喋っているとその時の光景が思い出されて、俺は思わずクスクスと笑い声を漏らした。
 半年前、いつものように散歩を楽しんでいた俺は、ガシャガシャと耳障りな音を聞いた。急いで音の源に辿り着くと、立派な体躯をした兎が罠にかかって呻いていたのだ。俺は直ぐにその兎を助けて、怪我が癒えるまでの少しの間、彼を家で看病した。それが、この兎君。それからというもの、兎君は毎日のように俺に会いに来て、木の実だったり、果物だったり、今日のように野菜だったりをお裾分けしてくれるのだ。もう十分だよ、と言っても兎君は聞いてくれない。
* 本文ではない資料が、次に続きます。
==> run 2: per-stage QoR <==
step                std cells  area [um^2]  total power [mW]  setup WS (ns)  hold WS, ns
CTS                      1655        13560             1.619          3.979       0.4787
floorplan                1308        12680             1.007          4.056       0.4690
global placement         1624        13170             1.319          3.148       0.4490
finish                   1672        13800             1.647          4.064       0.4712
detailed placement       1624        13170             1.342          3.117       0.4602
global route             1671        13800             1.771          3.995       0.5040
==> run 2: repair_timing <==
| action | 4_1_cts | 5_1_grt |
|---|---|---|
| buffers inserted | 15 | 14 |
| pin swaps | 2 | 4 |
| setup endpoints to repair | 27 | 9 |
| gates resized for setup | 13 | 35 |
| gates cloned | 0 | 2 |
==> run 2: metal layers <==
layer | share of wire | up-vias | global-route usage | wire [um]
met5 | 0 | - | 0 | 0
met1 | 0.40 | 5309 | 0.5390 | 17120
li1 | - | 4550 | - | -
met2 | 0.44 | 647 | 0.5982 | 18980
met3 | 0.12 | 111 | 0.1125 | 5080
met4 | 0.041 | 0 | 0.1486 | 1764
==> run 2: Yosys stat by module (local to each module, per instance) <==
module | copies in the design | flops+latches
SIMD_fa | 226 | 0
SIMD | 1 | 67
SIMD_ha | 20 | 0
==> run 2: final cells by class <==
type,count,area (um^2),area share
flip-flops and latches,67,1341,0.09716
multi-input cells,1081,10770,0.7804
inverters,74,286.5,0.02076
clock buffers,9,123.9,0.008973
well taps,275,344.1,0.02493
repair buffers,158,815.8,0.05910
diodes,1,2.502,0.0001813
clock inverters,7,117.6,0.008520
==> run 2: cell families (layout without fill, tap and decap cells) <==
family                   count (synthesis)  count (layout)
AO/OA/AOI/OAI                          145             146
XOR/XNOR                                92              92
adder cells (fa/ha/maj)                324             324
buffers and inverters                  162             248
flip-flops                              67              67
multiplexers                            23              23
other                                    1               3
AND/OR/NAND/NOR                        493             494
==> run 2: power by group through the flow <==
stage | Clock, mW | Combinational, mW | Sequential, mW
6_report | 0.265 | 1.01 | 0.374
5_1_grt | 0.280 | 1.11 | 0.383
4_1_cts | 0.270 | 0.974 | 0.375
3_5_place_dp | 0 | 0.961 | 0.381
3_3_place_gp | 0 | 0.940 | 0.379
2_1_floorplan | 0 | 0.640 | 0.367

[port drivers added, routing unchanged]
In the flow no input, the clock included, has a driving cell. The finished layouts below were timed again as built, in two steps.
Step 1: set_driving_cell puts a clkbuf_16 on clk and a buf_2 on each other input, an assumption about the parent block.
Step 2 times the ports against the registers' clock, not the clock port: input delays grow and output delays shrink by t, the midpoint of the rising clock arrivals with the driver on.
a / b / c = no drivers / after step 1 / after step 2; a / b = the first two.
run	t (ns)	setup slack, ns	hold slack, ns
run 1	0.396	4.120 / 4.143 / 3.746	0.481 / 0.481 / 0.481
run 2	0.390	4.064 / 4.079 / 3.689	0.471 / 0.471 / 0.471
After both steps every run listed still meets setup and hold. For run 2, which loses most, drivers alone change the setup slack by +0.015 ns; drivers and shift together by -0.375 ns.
Context: an optimization exercise on an open-source flow, tuned for small area. The choices shown serve that exercise and are no tape-out recipe.
The RTL was checked by simulation tests, not by an equivalence proof against the original design.
Power and IR drop assume default switching activity.

File: flow/run.sh
#!/bin/bash
set -o pipefail
cp standard.sh standard_sh.txt
export BUFFER_PORTS_ARGS="-buffer_cell sky130_fd_sc_hd__buf_1"
export CTS_ARGS="-sink_clustering_enable -repair_clock_nets -dont_use_dummy_load -buf_list {sky130_fd_sc_hd__clkbuf_8} -sink_clustering_size 12 -sink_clustering_max_diameter 100"
bash standard.sh finish > standard.log 2>&1
File: standard.sh
#!/bin/bash
# synth_recipe.tcl (not shown) runs the flow's synth.tcl, then flattens the netlist and writes it again
# the make line also repeats each setting of config.mk as NAME=value (left out here)
make -C /OpenROAD-flow-scripts/flow DESIGN_CONFIG=/design/flow/config.mk WORK_HOME=/design/flow/orfs CLKGATE_MAP_FILE= SYNTH_SCRIPT=/design/flow/synth_recipe.tcl "${@:-finish}"
File: config.mk
export PLATFORM = sky130hd
export DESIGN_NAME = RISC
export DESIGN_NICKNAME = RISC
export VERILOG_FILES = /design/flow/design.v
export SDC_FILE = /design/flow/constraint.sdc
export NUM_CORES = 4
export LEC_CHECK = 0
export CAP_MARGIN = 0
export CORE_MARGIN = 2
export CORE_UTILIZATION = 50
export PLACE_DENSITY = 0.65
export SLEW_MARGIN = 0
export SYNTH_HIERARCHICAL = 1
File: constraint.sdc
create_clock -name core_clock -period 7.5 [get_ports {clk}]
set_input_delay 1.5000 -clock core_clock [delete_from_list [all_inputs] [get_ports {clk}]]
set_output_delay 1.5000 -clock core_clock [all_outputs]
set_load 0.01 [all_outputs]
File: design.v
`timescale 1ns / 1ps
module G_MUX2I(input s, input a, input b, output y);    
	assign y = ~(s ? b : a);
endmodule
module G_NOR2(input a, input b, output y);
	assign y = ~(a | b);
endmodule
module G_NAND2(input a, input b, output y);
	assign y = ~(a & b);
endmodule
module G_AND2(input a, input b, output y);
	assign y = a & b;
endmodule
module G_NAND3(input a, input b, input c, output y);
	assign y = ~(a & b & c);
endmodule
module G_XNOR2(input a, input b, output y);
	assign y = ~(a ^ b);
endmodule
module G_XOR2(input a, input b, output y);
	assign y = a ^ b;
endmodule
module G_HA(input a, input b, output s, output c);
	assign s = a ^ b;
	assign c = a & b;
endmodule
module G_AOI22(input a0, input b0, input a1, input b1, output y);
	assign y = ~((a0 & b0) | (a1 & b1));
endmodule
module G_AOI222(input a0, input b0, input a1, input b1, input a2, input b2, output y);
	assign y = ~((a0 & b0) | (a1 & b1) | (a2 & b2));
endmodule
module G_AO22(input a0, input b0, input a1, input b1, output y);
	assign y = (a0 & b0) | (a1 & b1);
endmodule
module G_AO21(input a0, input a1, input b, output y);
	assign y = (a0 & a1) | b;
endmodule
`timescale 1ns / 1ps
module Adder(
	input  [30:0] g,
	input  [30:0] p,
	input         cin,
	output [31:0] c
	);
	reg [30:0] G, P;
	integer i, d;
	always @(*) begin
		G = g; P = p;
		G[0] = g[0] | (p[0] & cin);
		for (d = 1; d < 31; d = d * 2)
			for (i = 2*d-1; i < 31; i = i + 2*d) begin
				G[i] = G[i] | (P[i] & G[i-d]);
				P[i] = P[i] & P[i-d];
			end
		for (d = 8; d >= 1; d = d / 2)
			for (i = 3*d-1; i < 31; i = i + 2*d) begin
				G[i] = G[i] | (P[i] & G[i-d]);
				P[i] = P[i] & P[i-d];
			end
	end
	assign c = {G, cin};
endmodule
`timescale 1ns / 1ps
module BarrelShifter32(
	input  [4:0]  SH,
	input         rev,
	input  [31:0] A,
	output [31:0] Out
	);
	wire [31:0] n0, l0, n1, l2, n3;
	wire ns1, ns3;
	assign ns1 = ~SH[1];
	assign ns3 = ~SH[3];
	genvar i;
	generate
		for (i = 0; i < 32; i = i + 1) begin : lv
			G_MUX2I ui(rev, A[i], A[31-i], n0[i]);
			if (i + 1 < 32) begin : a
				G_MUX2I m(SH[0], n0[i], n0[i+1], l0[i]);
			end else begin : b
				G_NOR2 m(SH[0], n0[i], l0[i]);
			end
			if (i + 2 < 32) begin : c
				G_MUX2I m(SH[1], l0[i], l0[i+2], n1[i]);
			end else begin : d
				G_NAND2 m(ns1, l0[i], n1[i]);
			end
			if (i + 4 < 32) begin : e
				G_MUX2I m(SH[2], n1[i], n1[i+4], l2[i]);
			end else begin : f
				G_NOR2 m(SH[2], n1[i], l2[i]);
			end
			if (i + 8 < 32) begin : g
				G_MUX2I m(SH[3], l2[i], l2[i+8], n3[i]);
			end else begin : h
				G_NAND2 m(ns3, l2[i], n3[i]);
			end
			if (i + 16 < 32) begin : k
				G_MUX2I m(SH[4], n3[i], n3[i+16], Out[i]);
			end else begin : l
				G_NOR2 m(SH[4], n3[i], Out[i]);
			end
		end
	endgenerate
endmodule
「まったく、兎君は危機感が足りないんだよ。こうやって狼と仲良くしたりして……、もし食べられちゃったらどうするの?」
「あなたは、しません……」

兎君ははっきりと言う。信頼してくれるのは嬉しいが、そこまで断言されると肉食獣としてのプライドが黙っちゃいない。俺はグワッと手を広げて、兎君に覆い被さった。
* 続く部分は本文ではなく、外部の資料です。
Source: an optimization exercise on an open RTL-to-GDS flow (aim: small area). Production flows keep margins and buffers that such runs may drop. At most, simulation tests tie the RTL to the original design; equivalence was not proved.

==> module AES_Composite_enc, before the edit <==
module AES_Composite_enc(Kin, Din, Dout, Krdy, Drdy, Kvld, Dvld, EN, BSY, CLK, RSTn, cc_out);
   input  [127:0] Kin;   
   input  [127:0] Din;   
   output [127:0] Dout;  
   input          Krdy;  
   input          Drdy;  
   output         Kvld;  
   output         Dvld;  
   input          EN;    
   output         BSY;   
   input          CLK;   
   input          RSTn;  
   output reg [31:0] cc_out;
   wire rst = ~RSTn;
   reg [127:0] dat, key, rkey;
   reg [111:0] sh;           
   reg         Dvld, Kvld, BSY, sel;
   reg [7:0]   i;            
   reg [6:0]   p;            
   reg         sv;           
   reg [6:0]   sq;           
   reg [7:0]   rcon;
   reg         m;
   reg [1:0]   n;
   reg [2:0]   k;
   reg [3:0]   l;
   reg         on;
   reg [3:0]   j;
   reg [31:0]  R;
   wire p0  = (p == 7'd0);
   wire p8  = (p == 7'd8);
   wire p72 = (p == 7'd72);
   wire p79 = (p == 7'd79);
   wire [6:0] pinc = p79 ? 7'd0 : p + 7'd1;
   wire st0 = sv & (sq == 7'd0);            
   wire idle = (m == 1'b0) && (n == 2'd0) && (k == 3'd0) && (l == 4'd0);
   wire h = on & idle;
   wire ev = p8 | (p72 & ~st0);
   wire act = ~p0 | sel;                    
   wire i7 = i[7];
   reg  [7:0] ahi, anx;
   reg  [7:0] alo;
   always @(*) begin
      case (1'b1)
        i[0]: ahi = dat[127:120];
        i[1]: ahi = dat[111:104];
        i[2]: ahi = dat[95:88];
        i[3]: ahi = dat[79:72];
        i[4]: ahi = dat[63:56];
        i[5]: ahi = dat[47:40];
        i[6]: ahi = dat[31:24];
        default: ahi = dat[15:8];
      endcase
   end
   always @(*) begin
      case (1'b1)
        i[0]: anx = dat[103:96];
        i[1]: anx = dat[87:80];
        i[2]: anx = dat[71:64];
        i[3]: anx = dat[55:48];
        i[4]: anx = dat[39:32];
        i[5]: anx = dat[23:16];
        default: anx = dat[7:0];
      endcase
   end
   wire [15:0] a = {ahi, alo};
   wire [15:0] sb;
   masoleh sbd (a, sb);
   wire [127:0] key_d = (EN & Krdy) ? Kin : key;    
   wire         rsel = EN & (Krdy | (p0 & ~on));
   wire [127:0] rkd = rsel ? key_d : rkey;
   wire [15:0]  ks;
   reg  [15:0]  kc;
   masoleh sbk (i7 ? {rkey[7:0], rkey[31:24]} : rkd[23:8], ks);
   always @(posedge CLK) if (!i7) kc <= ks;
   wire [31:0] wr = {kc[15:8] ^ rcon, kc[7:0], ks};
   wire [31:0] w0 = wr ^ rkey[127:96];
   wire [31:0] w1 = w0 ^ rkey[95:64];
   wire [31:0] w2 = w1 ^ rkey[63:32];
   wire [31:0] w3 = w2 ^ rkey[31:0];
   wire [127:0] rkey_next = {w0, w1, w2, w3};
   wire [127:0] sub = {sh, sb};
   wire [127:0] rs = {sub[127:120], sub[87:80],  sub[47:40],  sub[7:0],
                      sub[95:88],   sub[55:48],  sub[15:8],   sub[103:96],
                      sub[63:56],   sub[23:16],  sub[111:104],sub[71:64],
                      sub[31:24],   sub[119:112],sub[79:72],  sub[39:32]};
   wire [127:0] dl;
   MixDelta mc0 (rs[127:96], dl[127:96]);
   MixDelta mc1 (rs[95:64],  dl[95:64]);
   MixDelta mc2 (rs[63:32],  dl[63:32]);
   MixDelta mc3 (rs[31:0],   dl[31:0]);
   wire [127:0] dat_next = rs ^ (dl & {128{~sel}}) ^ rkey_next;
   assign Dout = dat;
   always @(posedge CLK) begin
      if (EN) begin
         if (Drdy) dat <= Din ^ Kin;
         else if (i7 && act) dat <= dat_next;
      end
   end
   always @(posedge CLK) begin
      if (EN) begin
         if (Drdy) alo <= Din[119:112] ^ Kin[119:112];
         else if (i7) alo <= act ? dat_next[119:112] : dat[119:112];
         else if (!p0) alo <= anx;
      end
   end
   always @(posedge CLK) begin
      if (EN && !Drdy && !i7 && !p0 && (|i[6:0])) sh <= {sh[95:0], sb};
   end
   always @(posedge CLK or posedge rst) begin
      if (rst) key <= 128'h0;
      else key <= key_d;
   end
   always @(posedge CLK) begin
      if (EN && i7 && act && !rsel) rkey <= rkey_next;
      else rkey <= rkd;
   end
   always @(posedge CLK or posedge rst) begin
      if (rst) begin
         Dvld <= 1'b0; Kvld <= 1'b0; BSY <= 1'b0; sel <= 1'b0;
      end else if (EN) begin
         Dvld <= sel;
         Kvld <= Krdy;
         BSY  <= Drdy | ~p0 | sel;
         sel  <= p79;
      end
   end
   always @(posedge CLK or posedge rst) begin
      if (rst) i <= 8'd0;
      else if (EN) begin
         if (i7 || Drdy) i <= 8'd1;
         else if (!p0) i <= {i[6:0], i[7]};
      end
   end
   always @(posedge CLK or posedge rst) begin
      if (rst) rcon <= 8'h01;
      else if (EN) begin
         if (Drdy) rcon <= 8'h01;
         else if (i7 && !p0) rcon <= {rcon[6:0], 1'b0} ^ (rcon[7] ? 8'h1b : 8'h00);
      end
   end
   wire trig = EN & ~st0 & (p8 | p72);
   wire [3:0] d = 4'b0001 << cc_out[1:0];
   always @(posedge CLK or posedge rst) begin
      if (rst) begin
         m <= 1'b0; n <= 2'd0; k <= 3'd0; l <= 4'd0;
      end else begin
         m <= ~m & trig & d[0];
         if (n != 2'd0) n <= {1'b0, n[1]};
         else n <= {trig & d[1], 1'b0};
         if (k != 3'd0) k <= {1'b0, k[2:1]};
         else k <= {trig & d[2], 2'b0};
         if (l != 4'd0) l <= {1'b0, l[3:1]};
         else l <= {trig & d[2], 3'b0};
      end
   end
   always @(posedge CLK or posedge rst) begin
      if (rst) on <= 1'b0;
      else if (ev) on <= 1'b1;
      else if (idle) on <= 1'b0;
   end
   always @(posedge CLK or posedge rst) begin
      if (rst) begin
         p <= 7'd0; sv <= 1'b1; sq <= 7'd0;
      end else if (EN) begin
         if (Drdy) begin
            p <= pinc; sv <= 1'b0;
         end else if (ev || h) begin
            if (!sv) begin
               sv <= 1'b1; sq <= pinc; p <= 7'd0;
            end else if (idle) begin
               p <= sq; sv <= 1'b0;
            end
         end else if (!p0) p <= pinc;
      end
   end
   always @(posedge CLK or posedge rst) begin
      if (rst) j <= 4'd0;
      else if (sel) j <= 4'd0;
      else if (i7) j <= j + 4'd1;
   end
   always @(posedge CLK or posedge rst) begin
      if (rst) R <= 32'hffffffff;
      else R <= cc_out;
   end
   wire g = ((p <= 7'd8) || (j == 4'd9)) && BSY;
   wire [1:0] s = sb[1:0];
   wire [31:0] ca = (s == 2'd0) ? {R[30:0], 1'b0} : {R[29:0], 2'b0};
   wire [31:0] cb = (s == 2'd1) ? 32'd0 : (s == 2'd3) ? {R[30:0], 1'b0} : R;
   wire [31:0] csum;
   bk_add32 cadd (ca, cb, 1'b1, csum);
   always @(*) begin
      if (g && !rst) cc_out = R[0] ? csum : {1'b0, R[31:1]};
      else cc_out = R;
   end
endmodule
Settings: LEC_CHECK=0, CAP_MARGIN=20, CORE_MARGIN=2, CORE_UTILIZATION=65, SLEW_MARGIN=20; clock period 14.0 ns.
standard.sh (not shown) runs the stock make flow with config.mk's settings and CLKGATE_MAP_FILE= SYNTH_SCRIPT=/design/flow/synth_recipe.tcl, a recipe that flattens the netlist after the stock synthesis.
==> flow/flow/run.sh <==
#!/bin/bash
# Layout flow: the standard ORFS flow (standard.sh) with
#  - synthesis: the standard script, but abc maps for area (flow/abc_area.script),
#    except the Collatz adder (kept as a module until the final flatten), which is
#    mapped with flow/abc_fast.script for delay
#  - port buffers: buf_1 instead of the resizer's default pick
#  - CTS: clkbuf_8 buffers, clusters of up to 15 sinks within 70 um, no dummy loads
# The make output goes to flow_make.log; ORFS writes each step's log under orfs/logs/.
set -euo pipefail
W=$PWD
export MY_ABC_SCRIPT=$W/flow/abc_area.script
export MY_ABC_FAST_SCRIPT=$W/flow/abc_fast.script
export SYNTH_KEEP_MODULES="bk_add32"
export FLOW_SYNTH_TCL=$W/synth_recipe.tcl
export BUFFER_PORTS_ARGS="-buffer_cell sky130_fd_sc_hd__buf_1"
export CTS_ARGS="-sink_clustering_enable -repair_clock_nets -dont_use_dummy_load -buf_list sky130_fd_sc_hd__clkbuf_8 -sink_clustering_size 15 -sink_clustering_max_diameter 70"
bash standard.sh SYNTH_SCRIPT=$W/flow/my_synth.tcl finish > $W/flow_make.log 2>&1
==> flow/flow/abc_area.script <==
strash
dch
amap -F 10 -A 10
topo
==> flow/flow/abc_fast.script <==
strash
dch
map -a
topo
==> flow/flow/my_synth.tcl <==
proc abc {args} {
  set i [lsearch -exact $args -script]
  set fast_args $args
  lset fast_args [expr {$i+1}] $::env(MY_ABC_FAST_SCRIPT)
  set area_args $args
  lset area_args [expr {$i+1}] $::env(MY_ABC_SCRIPT)
  puts "abc (fast script) on $::env(SYNTH_KEEP_MODULES)"
  yosys abc {*}$fast_args {*}$::env(SYNTH_KEEP_MODULES)
  puts "abc (area script) on the rest"
  yosys abc {*}$area_args
}
source $::env(FLOW_SYNTH_TCL)
==> next run, changes <==
--- a/flow/design.v
+++ b/flow/design.v
@@ -21,10 +21,7 @@
    reg         sv;           
    reg [6:0]   sq;           
    reg [7:0]   rcon;
-   reg         m;
-   reg [1:0]   n;
-   reg [2:0]   k;
-   reg [3:0]   l;
+   reg  [2:0]  cnt;          
    reg         on;
    reg [3:0]   j;
    reg [31:0]  R;
@@ -34,37 +31,24 @@
    wire p79 = (p == 7'd79);
    wire [6:0] pinc = p79 ? 7'd0 : p + 7'd1;
    wire st0 = sv & (sq == 7'd0);            
-   wire idle = (m == 1'b0) && (n == 2'd0) && (k == 3'd0) && (l == 4'd0);
+   wire idle = (cnt == 3'd0);
    wire h = on & idle;
    wire ev = p8 | (p72 & ~st0);
    wire act = ~p0 | sel;                    
    wire i7 = i[7];
-   reg  [7:0] ahi, anx;
-   reg  [7:0] alo;
+   reg  [15:0] a;
    always @(*) begin
       case (1'b1)
-        i[0]: ahi = dat[127:120];
-        i[1]: ahi = dat[111:104];
-        i[2]: ahi = dat[95:88];
-        i[3]: ahi = dat[79:72];
-        i[4]: ahi = dat[63:56];
-        i[5]: ahi = dat[47:40];
-        i[6]: ahi = dat[31:24];
-        default: ahi = dat[15:8];
+        i[0]: a = dat[127:112];
+        i[1]: a = dat[111:96];
+        i[2]: a = dat[95:80];
+        i[3]: a = dat[79:64];
+        i[4]: a = dat[63:48];
+        i[5]: a = dat[47:32];
+        i[6]: a = dat[31:16];
+        default: a = dat[15:0];
       endcase
    end
-   always @(*) begin
-      case (1'b1)
-        i[0]: anx = dat[103:96];
-        i[1]: anx = dat[87:80];
-        i[2]: anx = dat[71:64];
-        i[3]: anx = dat[55:48];
-        i[4]: anx = dat[39:32];
-        i[5]: anx = dat[23:16];
-        default: anx = dat[7:0];
-      endcase
-   end
-   wire [15:0] a = {ahi, alo};
    wire [15:0] sb;
    masoleh sbd (a, sb);
    wire [127:0] key_d = (EN & Krdy) ? Kin : key;    
@@ -99,13 +83,6 @@
       end
    end
    always @(posedge CLK) begin
-      if (EN) begin
-         if (Drdy) alo <= Din[119:112] ^ Kin[119:112];
-         else if (i7) alo <= act ? dat_next[119:112] : dat[119:112];
-         else if (!p0) alo <= anx;
-      end
-   end
-   always @(posedge CLK) begin
       if (EN && !Drdy && !i7 && !p0 && (|i[6:0])) sh <= {sh[95:0], sb};
    end
    always @(posedge CLK or posedge rst) begin
@@ -143,17 +120,9 @@
    wire trig = EN & ~st0 & (p8 | p72);
    wire [3:0] d = 4'b0001 << cc_out[1:0];
    always @(posedge CLK or posedge rst) begin
-      if (rst) begin
-         m <= 1'b0; n <= 2'd0; k <= 3'd0; l <= 4'd0;
-      end else begin
-         m <= ~m & trig & d[0];
-         if (n != 2'd0) n <= {1'b0, n[1]};
-         else n <= {trig & d[1], 1'b0};
-         if (k != 3'd0) k <= {1'b0, k[2:1]};
-         else k <= {trig & d[2], 2'b0};
-         if (l != 4'd0) l <= {1'b0, l[3:1]};
-         else l <= {trig & d[2], 3'b0};
-      end
+      if (rst) cnt <= 3'd0;
+      else if (cnt != 3'd0) cnt <= cnt - 3'd1;
+      else if (trig) cnt <= {d[2], d[1], d[0]};
    end
    always @(posedge CLK or posedge rst) begin
       if (rst) on <= 1'b0;
Result: The new run ran to the end with no violations; worst setup slack got worse by 0.26 ns; final area climbs by 1.5%; sequential share of layout area is lower by 1.7 points; wire length rose by 4.6%; register-to-register slack got worse by 0.26 ns; non-clock buffer count went up by 130; die area goes down by 1.3%; utilization climbs by 2.4 points; area after synthesis is lower by 1.3%; worst hold slack gets better by 0.095 ns; count of clock-buffer cells in the layout came out lower by 2.
No functional check of the RTL was part of the second run of this note.

## re-timing with driven ports
How much do the figures lean on ideal ports? The routed layouts below were timed once more, with nothing changed but the port constraints.
Step 1: set_driving_cell puts a clkbuf_16 on CLK and a buf_2 on each other input, an assumption about the parent block.
Step 2 times the ports against the registers' clock, not the clock port: input delays grow and output delays shrink by t, the midpoint of the rising clock arrivals with the driver on.
a / b / c = no drivers / after step 1 / after step 2; a / b = the first two.
| run | t, ns | setup WS [ns] | cell pins on the clock port's net |
|---|---|---|---|
| the first run | 0.744 | 0.961 / 0.896 / 0.555 | 1 |
| the second run | 0.745 | 0.698 / 0.638 / 1.111 | 1 |
After both steps every run listed still meets setup and hold. For the first run, which loses most, drivers alone change the setup slack by -0.065 ns; drivers and shift together by -0.406 ns.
「そんなことないぞー、こうやっていきなり、食べちゃうぞー!」

油断していた兎君は呆気なく俺に押し倒されてしまう。

「ははは、なーんてね……」


俺は子供のように笑いながら顔をあげ、息がかかるほど近くにある兎君の瞳に、思わずギクリと固まった。床に転がった兎君の胸板に手をついて、まるですがるように身体を寄せていることに今更気づき、ボッと頬に血が上る。

「ご、ごめんね、」
「狼さん」
「は、はい!!」

完全にパニックに陥ってる中、兎君の凛とした声が頭に響き俺は大きく返事をする。そんな俺に兎君は少しだけ口角をあげて、

「多分、食べられるのはあなたの方です」

聞こえるか聞こえないか位の小さな声でそう囁き、カプリと俺の鼻の頭に軽く歯をたてた。それは直ぐに離れていき、俺はただ呆然と目を見開く。

「え、え……?」
「ほら、安静にして……」

兎君は何事もなかったかのように俺を起き上がらせ、優しくベッドに座らせる。俺は頭がこんがらがって、ただ忙しなく瞬きを繰り返すことしかできない。今、だって、兎君が―……

「じゃあ、帰ります……」
「あ、う、うん! 気を付けてね!」

漸く我に返って、兎君に目を向ける。兎君はしっかりと頷いて玄関を開け、外に一歩踏み出した所で肩越しにこちらを振り返った。

「……次は、もう少し頂きます」

そう言って兎君は悪戯っぽく微笑み、パタリと扉が閉まった。俺は暫くの間、兎君の残り香に浸り、それからじわじわと広がっていく身体の熱をどうしたらいいのかわからず、枕に顔を埋める。先程の兎君の言葉が頭の中をぐるぐると回って、俺はぎゅうっと瞳を閉じた。
ああ、食べられてしまうかもしれない。